While I am perpetually on the edge of building a full kit from scratch like a Voron, my time with the Ender 3 V2 has been very enjoyable. Below is an account of all the changes I’ve made to the printer since I bought it 3 years ago.

The newest addition (within the last few weeks) is a direct drive extruder, the Creality Sprite SE. (Not to be confused with the dozen other variants of the Creality Sprite. Creality has a tendency to do that with everything it makes.) This replaced the Bowden tube system; the only other accessory to note is a simple cable routing channel I designed so the cable bundle didn’t get pinched on the sides when moving around.

The hotend is a Micro-Swiss all-metal hotend, and the fan assembly is a complete replacement, supporting a better hotend cooling fan and part cooling fan. A BLTouch automatic bed leveler is also added. (That link now goes to Creality’s CRTouch alternative, but when I bought it, it was a genuine Antclabs BLTouch, back when they were partnering directly with Creality.)

The LCD panel has been modified, changing it from portrait on the side to landscape in front, with a new control knob. The UI has changed from CrealityUI to MarlinUI, and because of this (and the many other mods), I’m running standard Marlin, with my own custom configuration.

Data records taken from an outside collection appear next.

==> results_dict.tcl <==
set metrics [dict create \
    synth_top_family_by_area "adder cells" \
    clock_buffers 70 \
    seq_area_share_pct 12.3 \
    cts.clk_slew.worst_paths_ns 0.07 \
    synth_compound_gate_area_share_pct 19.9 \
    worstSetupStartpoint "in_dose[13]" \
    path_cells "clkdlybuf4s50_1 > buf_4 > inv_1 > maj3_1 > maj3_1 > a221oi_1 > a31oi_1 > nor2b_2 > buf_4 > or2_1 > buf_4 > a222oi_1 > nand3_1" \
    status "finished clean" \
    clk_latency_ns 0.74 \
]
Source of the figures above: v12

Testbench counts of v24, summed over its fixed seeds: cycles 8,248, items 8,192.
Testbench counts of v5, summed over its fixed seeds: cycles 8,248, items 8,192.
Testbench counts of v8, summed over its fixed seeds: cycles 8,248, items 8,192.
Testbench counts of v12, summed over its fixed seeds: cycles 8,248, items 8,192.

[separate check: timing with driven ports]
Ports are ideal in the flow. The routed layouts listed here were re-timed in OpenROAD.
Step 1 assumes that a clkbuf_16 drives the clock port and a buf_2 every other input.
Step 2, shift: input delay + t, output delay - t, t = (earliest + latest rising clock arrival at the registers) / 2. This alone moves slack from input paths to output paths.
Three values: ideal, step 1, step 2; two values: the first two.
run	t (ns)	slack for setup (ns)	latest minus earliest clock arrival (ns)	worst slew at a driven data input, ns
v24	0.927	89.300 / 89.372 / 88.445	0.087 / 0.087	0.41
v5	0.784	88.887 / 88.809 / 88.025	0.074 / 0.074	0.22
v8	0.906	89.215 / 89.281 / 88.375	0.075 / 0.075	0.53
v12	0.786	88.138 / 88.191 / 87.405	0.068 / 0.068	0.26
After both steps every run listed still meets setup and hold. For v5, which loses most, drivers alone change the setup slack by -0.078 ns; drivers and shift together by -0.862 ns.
This design comes from an exercise in tuning for small area, a short achievable clock period and few clock cycles on the open sky130 flow, not from production work.
Where RTL was checked, it was by simulation tests only, not by an equivalence proof against the original.
Power is estimated from default activity; no workload was simulated.

== v14 ==
==> flow/design.v (excerpt) <==
module welt_mac (
    input  wire        clk,
    input  wire        rst,         
    input  wire        in_valid,
    output wire        in_ready,
    input  wire [31:0] in_a,
    input  wire [31:0] in_b,
    input  wire        in_last,     
    input  wire        in_feed,     
    input  wire [31:0] in_ceil,     
    output wire        out_valid,
    output wire [31:0] out_f32,
    output wire        out_sat,
    output wire        out_clamped,
    output wire        out_nonfinite
);
For scale: about 5900 cells after synthesis, about 140 I/O pins, roughly 0.044 sq mm of cells after synthesis.
export LEC_CHECK = 0
export ABC_AREA = 1
export CAP_MARGIN = 20
export CORE_MARGIN = 2
export CORE_UTILIZATION = 50
export CTS_CLUSTER_DIAMETER = 80
export CTS_CLUSTER_SIZE = 24
export PLACE_DENSITY = 0.65
export SLEW_MARGIN = 20
create_clock -name core_clock -period 24.0 [get_ports {clk}]
standard.sh (not shown) runs the stock make flow with config.mk's settings and CLKGATE_MAP_FILE= SYNTH_SCRIPT=/design/flow/synth_recipe.tcl, a recipe that flattens the netlist after the stock synthesis.
==> flow/flow/run.sh <==
#!/bin/bash
# Layout flow: the standard flow (standard synthesis, floorplan, place,
# CTS, route) with two changes in how the layout is made, the SDC being
# the design's:
#  - the port buffers are buf_2 cells (the default pick is a delay cell);
#  - repair_timing runs with a setup margin, so it works on the paths that
#    set the achieved period, and only on the worst few percent of them.
# Each step's full output is in this folder (standard.log and the ORFS
# logs under orfs/logs).
set -o pipefail
export BUFFER_PORTS_ARGS="-buffer_cell sky130_fd_sc_hd__buf_2"
export SETUP_SLACK_MARGIN=18.4
export TNS_END_PERCENT=5
bash standard.sh > standard.log 2>&1
v14 reached the final stage; the timing, design-rule and antenna checks on its layout passed.
Testbench counts of v14, summed over its fixed seeds: cycles 31,764.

The Z axis has been upgraded to dual screw with dual motors, though they are both controlled by the same stepper driver, so it’s more about stability than independent calibration. In addition, the Z axis shaft couplers have been upgraded to reduce horizontal shaft movement.

Ender 3 V2 3D printer, heavily modified, underside viewThe entire underside has been pretty extensively reworked, as the stock Ender 3 V2 was pretty starved for airflow. The covers for the mainboard and PSU area have been replaced with prints which allow for quiet 80mm fans, but as they are 12v fans and the printer is a 24v system, an LM2596 buck converter is needed. To support all of this, the printer needs to be raised up a few inches, so these feet are used (which even incorporate the original printer’s rubber feet).

Last year, I was having issues with Y axis shifting. The problem ultimately ended up being the motor itself was losing steps, so I needed to replace the motor and pulley (since the factory motor includes the pulley permanently attached). However, there was also the the concern it may have been the stepper driver on the mainboard itself, and the drivers are not modular. While this ended up not being the case, I ended up buying and installing a replacement V4.2.7 mainboard, which is a direct replacement for the stock V4.2.2 board, with some very minor improvements.

Not much has been done to the bed itself, with the only addition being upgraded springs, though the BLTouch makes manual bed leveling unnecessary (you’re good if you can keep it within 0.5mm of level or so). However, I did simply remove the rear left screw from the bed, making it a 3-point system, which helps reduce flex within the bed itself.

The filament spool holder has been upgraded to add skateboard bearings. And finally, a simple filament feed arm, though this isn’t needed as much today, since I replaced the Bowden system with direct extrusion.